VII. RISK ALLOCATION

  1. Indemnification (Provider Protection). The Patient (and the Patient’s estate) shall indemnify and hold harmless EMS Personnel and health-care providers from any civil liability, claim, or expense (including reasonable attorneys’ fees) arising out of Good-Faith compliance with, or reliance upon, this Directive.
  2. Limitation of Liability (Good-Faith Standard). No EMS Personnel or health-care provider shall be liable for damages for withholding or withdrawing resuscitative measures in Good Faith pursuant to this Directive.

VIII. DISPUTE RESOLUTION

  1. Governing Law. All disputes arising under this Directive shall be governed by the substantive laws of the State of Rhode Island.
  2. Forum. Because this is a health-care directive, forum-selection, arbitration, and jury-waiver provisions are intentionally omitted.
  3. Injunctive Relief. Nothing herein limits any party’s right to seek injunctive relief to enforce the terms of this Directive.

IX. GENERAL PROVISIONS

  1. Amendment. This Directive may be amended only by executing a new directive that complies with Rhode Island law.
  2. Severability. If any provision of this Directive is held invalid, the remaining provisions shall remain in full force and effect.
  3. Entire Agreement. This Directive constitutes the entire agreement regarding the Patient’s wishes not to be resuscitated and supersedes all prior DNR directives.
  4. Counterparts; Electronic Signatures. This Directive may be executed in multiple counterparts and by electronic signature, each of which shall be deemed an original.

X. EXECUTION BLOCK

[// GUIDANCE: Rhode Island requires ONE licensed provider signature AND TWO qualified witness signatures.

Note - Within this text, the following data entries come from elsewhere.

### config.mk
export PLATFORM = sky130hd
export DESIGN_NAME = hmic_top
export DESIGN_NICKNAME = d
export VERILOG_FILES = /design/src/hmic_top_dummy_guard.sv /design/src/pkg/hmic_pkg.sv /design/src/hmic_sync.sv /design/src/hmic_top.sv
export VERILOG_INCLUDE_DIRS = /design/src /design/src/pkg
export SDC_FILE = /design/constraint.sdc
export NUM_CORES = 1
export LEC_CHECK = 0
export BUFFER_PORTS_ARGS = -buffer_cell sky130_fd_sc_hd__buf_4
export CELL_PAD_IN_SITES_DETAIL_PLACEMENT = 1
export CELL_PAD_IN_SITES_GLOBAL_PLACEMENT = 1
export CORE_ASPECT_RATIO = 1.25
export CORE_MARGIN = 4
export CORE_UTILIZATION = 52
export CTS_BUF_LIST = sky130_fd_sc_hd__clkbuf_8
export DETAILED_ROUTE_END_ITERATION = 6
export HOLD_SLACK_MARGIN = 0.05
export PLACE_DENSITY_LB_ADDON = 0.1
export SLEW_MARGIN = 20
export SYNTH_ARGS = -nofsm -noshare
export SYNTH_HDL_FRONTEND = slang
export SYNTH_HIERARCHICAL = 1
export SYNTH_SLANG_ARGS = --single-unit
export TNS_END_PERCENT = 50
### constraint.sdc
create_clock -name mclk -period 3 [get_ports mclk]
set_input_delay 0.3 -clock mclk [delete_from_list [all_inputs] [get_ports mclk]]
set_output_delay 0.3 -clock mclk [all_outputs]
set_load 0.03 [all_outputs]
### src/pkg/hmic_map.svh
// Purpose: Offsets, field positions, reset values and timing figures of the monitor interrupt block
// Assumes: Included by bare name from the top-level design file only
// Notes:   Times are kept in their own unit; the pulse cycle count is derived in the modules, the step count is given here in cycles
`ifndef HMIC_MAP_SVH
`define HMIC_MAP_SVH

`define HMIC_CLK_MHZ          50
`define HMIC_PULSE_MS         20
`define HMIC_NAND_PROP_NS     200
`define HMIC_TEMP_COMPARATOR  8'h7f
`define HMIC_RAM_DEPTH        32
`define HMIC_RAM_LAST         5'h1f
`define HMIC_ST1_TEMP         0
`define HMIC_ST2_BOARD_ALERT  0
`define HMIC_ST2_CHASSIS      1
`define HMIC_ST2_CHAINED      2
`define HMIC_ST2_RAM_OVF      3
`define HMIC_STATUS_RESET     8'h00
`define HMIC_STEP_CYCLES      1024

`endif

### src/hmic_top_dummy_guard.sv
`default_nettype none
`default_nettype wire

### src/pkg/hmic_pkg.sv
// Purpose: Types shared by the monitor interrupt block
// Assumes: Takes no constants from hmic_map.svh
// Notes:   Loop state codes are written out
`default_nettype none
package hmic_pkg;
    typedef enum logic [1:0] {
        HMIC_LOOP_IDLE = 2'b00,
        HMIC_LOOP_RUN  = 2'b01,
        HMIC_LOOP_HOLD = 2'b10
    } hmic_loop_t;
    typedef logic signed [7:0] hmic_temp_t;
endpackage
`default_nettype wire

### src/hmic_sync.sv
// Purpose: Three-stage input conditioner with a registered output for pin-level signals
// Assumes: Inputs are asynchronous to mclk
// Notes:   A change is taken only once the second and third stages agree
`default_nettype none
module hmic_sync
    import hmic_pkg::*;
#(
    parameter int           W    = 1,
    parameter logic [W-1:0] INIT = '0
) (
    input  wire logic         mclk,
    input  wire logic         arst_n,
    input  wire logic [W-1:0] din,
    output logic      [W-1:0] dout
);
    logic [W-1:0] s1_q, s2_q, s3_q, out_q, out_d;

    // Output follows only where two settled stages agree
    always_comb begin
        out_d = (s2_q & s3_q) | (out_q & (s2_q | s3_q));
    end

    // First stage feeds the second and nothing else
    always_ff @(posedge mclk or negedge arst_n) begin
        if (!arst_n) begin
            s1_q  <= INIT;
            s2_q  <= INIT;
            s3_q  <= INIT;
            out_q <= INIT;
        end else begin
            s1_q  <= din;
            s2_q  <= s1_q;
            s3_q  <= s2_q;
            out_q <= out_d;
        end
    end

    assign dout = out_q;

    initial begin
        if (W < 1) $error("hmic_sync: width must be at least 1");
    end
endmodule
`default_nettype wire

### src/hmic_top.sv
// Purpose: Interrupt and control logic of a hardware monitor
// Assumes: Readings and limits are presented on the mclk domain; pins arrive asynchronously
// Notes:   Status clears on read; chassis, sysmgmt and reset outputs are open drain as o/oe pairs driving low
//
// Contract
// RQ1 - Temperature and setpoints are 8-bit two's complement, one degree per LSB.
// RQ2 - Default mode: reading above overtemp sets temperature bit, held until status 1 read.
// RQ3 - After raised and cleared, next temperature event needs reading below hysteresis.
// RQ4 - Hysteresis at 127 gives thermostat mode: set whenever reading exceeds overtemp.
// RQ5 - Thermostat: read clears bit, next measurement sets it again while still hot.
// RQ6 - Thermostat: bit stops reasserting within two loops after falling below overtemp.
// RQ7 - Every channel limit compare and RAM overflow beyond 32 bytes raise interrupts.
// RQ8 - Low board_temp_alert_in is an external interrupt source, wire-ORed sensors.
// RQ9 - High chassis input interrupts; self-clearing bit drives line low 20 ms.
// RQ10 - Low chained_sysmgmt_in is a source and passes through to sysmgmt_irq_out.
// RQ11 - Two status registers record sources; each output has its own per-source masks.
// RQ12 - Configuration bits enable each output and choose host_irq_out signalling mode.
// RQ13 - Status read returns contents then clears; later reads see cleared value.
// RQ14 - Clearing by read releases the interrupt line until the loop updates status.
// RQ15 - Host waits at least 1.5 seconds between status reads.
// RQ16 - irq_line_hold clears interrupt outputs and halts the loop until it drops.
// RQ17 - Power-switch bypass output goes low while configuration bit 6 is high.
// RQ18 - With sysmgmt mask 2 bit 7 set, bit 4 pulses reset low 20 ms, self-clears.
// RQ19 - Self-test codes written at the code ports fill RAM, advancing the write pointer.
// RQ20 - RAM holds 32 bytes; a further write interrupts and the pointer stops.
// RQ21 - RAM reads at 00h-1Fh use their own auto-increment pointer.
// RQ22 - Start low, hold high, tester pulling sysmgmt low enters connectivity test mode.
// RQ23 - In test mode a single pin toggle shows on connectivity_test_out within 200 ns.
// RQ24 - Round-robin loop compares each channel once per loop, updating status per step.
`default_nettype none
`include "hmic_map.svh"
module hmic_top
    import hmic_pkg::*;
#(
    parameter int NCH         = 8,
    parameter int STEP_CYCLES = `HMIC_STEP_CYCLES,
    parameter int PULSE_CYC   = `HMIC_PULSE_MS * 1000 * `HMIC_CLK_MHZ,
    parameter int NAND_W      = 8
) (
    input  wire logic              mclk,
    input  wire logic              arst_n,
    input  wire logic              cfg_start,
    input  wire logic              cfg_irq_line_hold,
    input  wire logic              cfg_host_irq_en,
    input  wire logic              cfg_sysmgmt_irq_en,
    input  wire logic              cfg_host_irq_pulse,
    input  wire logic              cfg_pwr_bypass,
    input  wire logic              cfg_reset_pulse_wr,
    input  wire logic              chassis_clr_wr,
    input  wire logic [7:0]        host_mask1,
    input  wire logic [7:0]        host_mask2,
    input  wire logic [7:0]        sysmgmt_mask1,
    input  wire logic [7:0]        sysmgmt_mask2,
    output logic [$clog2(NCH)-1:0] chan_sel,
    input  wire logic [7:0]        chan_value,
    input  wire logic [7:0]        chan_hi_limit,
    input  wire logic [7:0]        chan_lo_limit,
    input  wire hmic_temp_t        overtemp_setpoint,
    input  wire hmic_temp_t        hysteresis_setpoint,
    input  wire logic              stat1_rd,
    input  wire logic              stat2_rd,
    output logic [7:0]             stat_rdata,
    output logic                   loop_done,
    input  wire logic              board_temp_alert_in,
    input  wire logic              chained_sysmgmt_in,
    input  wire logic              chassis_i,
    output logic                   chassis_o,
    output logic                   chassis_oe,
    output logic                   chassis_clr_busy,
    output logic                   host_irq_out,
    input  wire logic              sysmgmt_irq_i,
    output logic                   sysmgmt_irq_o,
    output logic                   sysmgmt_irq_oe,
    output logic                   reset_o,
    output logic                   reset_oe,
    output logic                   cfg_reset_busy,
    output logic                   pwr_bypass_n,
    input  wire logic              post_wr,
    input  wire logic [7:0]        post_wdata,
    input  wire logic              post_rd_load,
    input  wire logic [4:0]        post_rd_addr,
    input  wire logic              post_rd,
    output logic [7:0]             post_rdata,
    input  wire logic [NAND_W-1:0] nand_pins,
    output logic                   conn_test_mode,
    output logic                   connectivity_test_out
);
    localparam int CW = $clog2(NCH);

    // Pin conditioning: alerts, chassis line, tester pull on sysmgmt, test pins
    logic alert_n_s, chained_n_s, chassis_s, smi_pin_s;
    logic [NAND_W-1:0] nand_s;
    hmic_sync #(.W(4), .INIT(4'hf)) u_sync_pins (
        .mclk   (mclk),
        .arst_n (arst_n),
        .din    ({board_temp_alert_in, chained_sysmgmt_in, chassis_i, sysmgmt_irq_i}),
        .dout   ({alert_n_s, chained_n_s, chassis_s, smi_pin_s})
    );
    hmic_sync #(.W(NAND_W), .INIT('1)) u_sync_nand (
        .mclk   (mclk),
        .arst_n (arst_n),
        .din    (nand_pins),
        .dout   (nand_s)
    );

    hmic_loop_t              loop_q, loop_d;
    logic [CW-1:0]           sel_q, sel_d;
    logic [$clog2(STEP_CYCLES+1)-1:0] step_q, step_d;
    logic                    step_end, loop_end;
    logic                    temp_armed_q, temp_armed_d;
    logic [7:0]              st1_q, st1_d, st2_q, st2_d, set1, set2, rdata_q, rdata_d;
    logic                    ram_ovf_evt;
    hmic_temp_t              temp_rd;

    // Monitoring loop sequencer; hold freezes it where it stands
    always_comb begin
        loop_d = loop_q;
        sel_d  = sel_q;
        step_d = step_q;
        step_end = 1'b0;
        unique case (loop_q)
            HMIC_LOOP_IDLE: if (cfg_start && !cfg_irq_line_hold) loop_d = HMIC_LOOP_RUN;
            HMIC_LOOP_RUN: begin
                if (cfg_irq_line_hold) begin
                    loop_d = HMIC_LOOP_HOLD; // [RQ16]
                end else if (!cfg_start) begin
                    loop_d = HMIC_LOOP_IDLE;
                end else if (step_q == STEP_CYCLES[$bits(step_q)-1:0] - 1'b1) begin
                    step_d   = '0;
                    step_end = 1'b1; // [RQ24]
                    sel_d    = (sel_q == CW'(NCH - 1)) ? '0 : sel_q + 1'b1;
                end else begin
                    step_d = step_q + 1'b1;
                end
            end
            HMIC_LOOP_HOLD: if (!cfg_irq_line_hold) loop_d = HMIC_LOOP_RUN; // [RQ16]
        endcase
        loop_end = step_end && (sel_q == CW'(NCH - 1));
    end

    // Temperature reading is channel 0, compared signed
    always_comb begin
        temp_rd      = hmic_temp_t'(chan_value); // [RQ1]
        temp_armed_d = temp_armed_q;
        set1         = 8'h00;
        set2         = 8'h00;
        if (step_end) begin
            if (sel_q == '0) begin
                if (hysteresis_setpoint == hmic_temp_t'(`HMIC_TEMP_COMPARATOR)) begin
                    // Thermostat: resets each read, reasserts each loop while hot
                    set1[`HMIC_ST1_TEMP] = temp_rd > overtemp_setpoint; // [RQ4] [RQ5] [RQ6]
                    temp_armed_d = 1'b1;
                end else if (temp_armed_q && temp_rd > overtemp_setpoint) begin
                    set1[`HMIC_ST1_TEMP] = 1'b1; // [RQ2]
                    temp_armed_d = 1'b0;
                end else if (!temp_armed_q && temp_rd < hysteresis_setpoint) begin
                    set1[`HMIC_ST1_TEMP] = 1'b1; // [RQ3]
                    temp_armed_d = 1'b1;
                end
            end else begin
                set1[sel_q] = (chan_value > chan_hi_limit) || (chan_value < chan_lo_limit); // [RQ7]
            end
        end
        // Level sources are sampled at loop end so a read stays clear until then
        if (loop_end) begin
            set2[`HMIC_ST2_BOARD_ALERT] = !alert_n_s; // [RQ8]
            set2[`HMIC_ST2_CHASSIS]     = chassis_s && !chassis_oe; // [RQ9]
            set2[`HMIC_ST2_CHAINED]     = !chained_n_s; // [RQ10]
        end
        set2[`HMIC_ST2_RAM_OVF] = ram_ovf_evt; // [RQ7] [RQ20]
    end

    // Status registers: read returns then clears; a set in the same cycle wins
    always_comb begin
        st1_d   = (st1_q & ~(stat1_rd ? 8'hff : 8'h00)) | set1; // [RQ11] [RQ13]
        st2_d   = (st2_q & ~(stat2_rd ? 8'hff : 8'h00)) | set2; // [RQ11] [RQ13]
        rdata_d = stat1_rd ? st1_q : (stat2_rd ? st2_q : rdata_q);
    end

    always_ff @(posedge mclk or negedge arst_n) begin
        if (!arst_n) begin
            loop_q       <= HMIC_LOOP_IDLE;
            sel_q        <= '0;
            step_q       <= '0;
            temp_armed_q <= 1'b1;
            st1_q        <= `HMIC_STATUS_RESET;
            st2_q        <= `HMIC_STATUS_RESET;
            rdata_q      <= 8'h00;
        end else begin
            loop_q       <= loop_d;
            sel_q        <= sel_d;
            step_q       <= step_d;
            temp_armed_q <= temp_armed_d;
            st1_q        <= st1_d;
            st2_q        <= st2_d;
            rdata_q      <= rdata_d;
        end
    end

    // Interrupt outputs: mask bit high blocks a source, hold forces release
    logic host_act, smi_act, host_act_q, host_n_q, host_n_d, smi_oe_q, smi_oe_d;
    logic test_q, test_d;
    logic nand_tree, nout_q, nout_d;
    always_comb begin
        host_act = |(st1_q & ~host_mask1) || |(st2_q & ~host_mask2); // [RQ11] [RQ14]
        smi_act  = |(st1_q & ~sysmgmt_mask1) || |(st2_q & ~sysmgmt_mask2) || !chained_n_s; // [RQ10]
        host_act = host_act && cfg_host_irq_en && !cfg_irq_line_hold; // [RQ12] [RQ16]
        smi_act  = smi_act && cfg_sysmgmt_irq_en && !cfg_irq_line_hold; // [RQ12] [RQ16]
        // Pulse mode gives one low cycle per new assertion
        host_n_d = cfg_host_irq_pulse ? !(host_act && !host_act_q) : !host_act; // [RQ12]
        smi_oe_d = smi_act && !test_q;
        // Tester pull seen with start low and hold high, in any loop state
        test_d   = test_q ? !cfg_start
                 : (!cfg_start && cfg_irq_line_hold && !smi_oe_q && !smi_pin_s); // [RQ22]
    end

    // Wide nand of all test pins: from all-high, any single pin toggles the output
    always_comb begin
        nand_tree = 1'b1;
        for (int i = 0; i < NAND_W; i++) begin
            nand_tree = nand_tree && nand_s[i]; // [RQ23]
        end
        nout_d = test_q ? !nand_tree : 1'b0;
    end

    always_ff @(posedge mclk or negedge arst_n) begin
        if (!arst_n) begin
            host_act_q <= 1'b0;
            host_n_q   <= 1'b1;
            smi_oe_q   <= 1'b0;
            test_q     <= 1'b0;
            nout_q     <= 1'b0;
        end else begin
            host_act_q <= host_act;
            host_n_q   <= host_n_d;
            smi_oe_q   <= smi_oe_d;
            test_q     <= test_d;
            nout_q     <= nout_d;
        end
    end

    // Two 20 ms low pulses; the starting bit reads back set until the pulse ends
    logic [$clog2(PULSE_CYC+1)-1:0] rst_cnt_q, rst_cnt_d, chs_cnt_q, chs_cnt_d;
    always_comb begin
        rst_cnt_d = rst_cnt_q;
        chs_cnt_d = chs_cnt_q;
        if (rst_cnt_q != '0) rst_cnt_d = rst_cnt_q - 1'b1;
        else if (cfg_reset_pulse_wr && sysmgmt_mask2[7]) rst_cnt_d = ($bits(rst_cnt_q))'(PULSE_CYC); // [RQ18]
        if (chs_cnt_q != '0) chs_cnt_d = chs_cnt_q - 1'b1;
        else if (chassis_clr_wr) chs_cnt_d = ($bits(chs_cnt_q))'(PULSE_CYC); // [RQ9]
    end

    always_ff @(posedge mclk or negedge arst_n) begin
        if (!arst_n) begin
            rst_cnt_q <= '0;
            chs_cnt_q <= '0;
        end else begin
            rst_cnt_q <= rst_cnt_d;
            chs_cnt_q <= chs_cnt_d;
        end
    end

    // Self-test code RAM with separate write and read pointers
    logic [7:0] ram_q [`HMIC_RAM_DEPTH];
    logic [5:0] wptr_q, wptr_d;
    logic [4:0] rptr_q, rptr_d;
    logic [7:0] prd_q, prd_d;
    logic       bypass_q;
    always_comb begin
        ram_ovf_evt = post_wr && (wptr_q == 6'(`HMIC_RAM_DEPTH)); // [RQ20]
        wptr_d = (post_wr && !ram_ovf_evt) ? wptr_q + 1'b1 : wptr_q; // [RQ19]
        rptr_d = rptr_q;
        prd_d  = prd_q;
        if (post_rd_load) begin
            rptr_d = post_rd_addr;
        end else if (post_rd) begin
            prd_d  = ram_q[rptr_q]; // [RQ21]
            rptr_d = (rptr_q == `HMIC_RAM_LAST) ? rptr_q : rptr_q + 1'b1;
        end
    end

    always_ff @(posedge mclk or negedge arst_n) begin
        if (!arst_n) begin
            wptr_q   <= '0;
            rptr_q   <= '0;
            prd_q    <= 8'h00;
            bypass_q <= 1'b0;
        end else begin
            wptr_q   <= wptr_d;
            rptr_q   <= rptr_d;
            prd_q    <= prd_d;
            bypass_q <= cfg_pwr_bypass; // [RQ17]
        end
    end

    // Storage has no reset; only written slots are meaningful
    always_ff @(posedge mclk) begin
        if (post_wr && !ram_ovf_evt) ram_q[wptr_q[4:0]] <= post_wdata; // [RQ19]
    end

    assign chan_sel              = sel_q;
    assign stat_rdata            = rdata_q;
    assign loop_done             = loop_end;
    assign host_irq_out          = host_n_q;
    assign sysmgmt_irq_o         = 1'b0;
    assign sysmgmt_irq_oe        = smi_oe_q;
    assign reset_o               = 1'b0;
    assign reset_oe              = rst_cnt_q != '0;
    assign cfg_reset_busy        = rst_cnt_q != '0;
    assign chassis_o             = 1'b0;
    assign chassis_oe            = chs_cnt_q != '0;
    assign chassis_clr_busy      = chs_cnt_q != '0;
    assign pwr_bypass_n          = !bypass_q;
    assign post_rdata            = prd_q;
    assign conn_test_mode        = test_q;
    assign connectivity_test_out = nout_q;

    // Refused at elaboration: select width and pulse counter cannot serve these
    if (NCH < 2 || NCH > 8) begin : g_bad_nch
        $error("hmic_top: NCH must be 2..8");
    end
    if (STEP_CYCLES < 2 || PULSE_CYC < 8) begin : g_bad_cnt
        $error("hmic_top: counts too small");
    end
endmodule
`default_nettype wire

Notarization is optional but recommended.]

1. Patient (or Health-Care Agent)

Signature Printed Name Date
_________ [PATIENT / AGENT NAME] [MM/DD/YYYY]

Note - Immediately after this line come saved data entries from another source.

## config.mk

```make
export PLATFORM = sky130hd
export DESIGN_NAME = i2c_slave_map_access_port
export DESIGN_NICKNAME = d
export VERILOG_FILES = /design/src/i2c_map_pkg.sv /design/src/i2c_slave_map_access_port.sv /design/src/line_sync.sv /design/src/map_decode.sv
export SDC_FILE = /design/constraint.sdc
export NUM_CORES = 1
export LEC_CHECK = 0
export ABC_AREA = 1
export BUFFER_PORTS_ARGS = -buffer_cell sky130_fd_sc_hd__buf_4
export CELL_PAD_IN_SITES_DETAIL_PLACEMENT = 0
export CELL_PAD_IN_SITES_GLOBAL_PLACEMENT = 2
export CORE_ASPECT_RATIO = 0.5
export CORE_MARGIN = 4
export CORE_UTILIZATION = 35
export DETAILED_ROUTE_END_ITERATION = 6
export HOLD_SLACK_MARGIN = 0.08
export PLACE_DENSITY = 0.8
export SLEW_MARGIN = 10
export SYNTH_ARGS = -nofsm -noshare
export SYNTH_HDL_FRONTEND = slang
export SYNTH_HIERARCHICAL = 1
export SYNTH_SLANG_ARGS = --single-unit
```

## constraint.sdc

```tcl
create_clock -name CLOCK_I -period 5.6 [get_ports CLOCK_I]
set_clock_uncertainty 0.15 [all_clocks]
set_input_delay 0.84 -clock CLOCK_I [delete_from_list [all_inputs] [get_ports CLOCK_I]]
set_output_delay 0.84 -clock CLOCK_I [all_outputs]
set_load 0.05 [all_outputs]
```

Relationship of Agent to Patient (if applicable): _________

2. Authorized Health-Care Provider

I hereby issue a medical order directing that no resuscitative measures be administered to the above-named Patient in the event of cardiac or respiratory arrest, consistent with Rhode Island law.

Signature License No. Date
_________ [NUMBER] [MM/DD/YYYY]

3. Witness Attestations

Each witness declares under penalty of perjury that (i) the Patient (or Agent) appeared to execute this Directive voluntarily and with capacity; (ii) the witness meets all requirements of a Qualified Witness; and (iii) the witness is not a health-care provider involved in the Patient’s care.

Witness # Signature Printed Name Address Date
1 _________ _________ _________ [MM/DD/YYYY]
2 _________ _________ _________ [MM/DD/YYYY]

4. Optional Notary Acknowledgment

State of Rhode Island
County of ________

On [DATE], before me, [NAME OF NOTARY], a Notary Public, personally appeared [NAME(S)], proved to me on the basis of satisfactory evidence to be the person(s) whose name(s) is/are subscribed to this instrument, and acknowledged that they executed the same in their authorized capacity(ies).

Seal: _____  Signature: ____
My commission expires:
__


[// GUIDANCE: Counsel should verify that the completed Directive is (i) filed in the Patient’s medical record, (ii) uploaded to any available state health information exchange, and (iii) provided to the Patient in wallet-card form for EMS visibility.]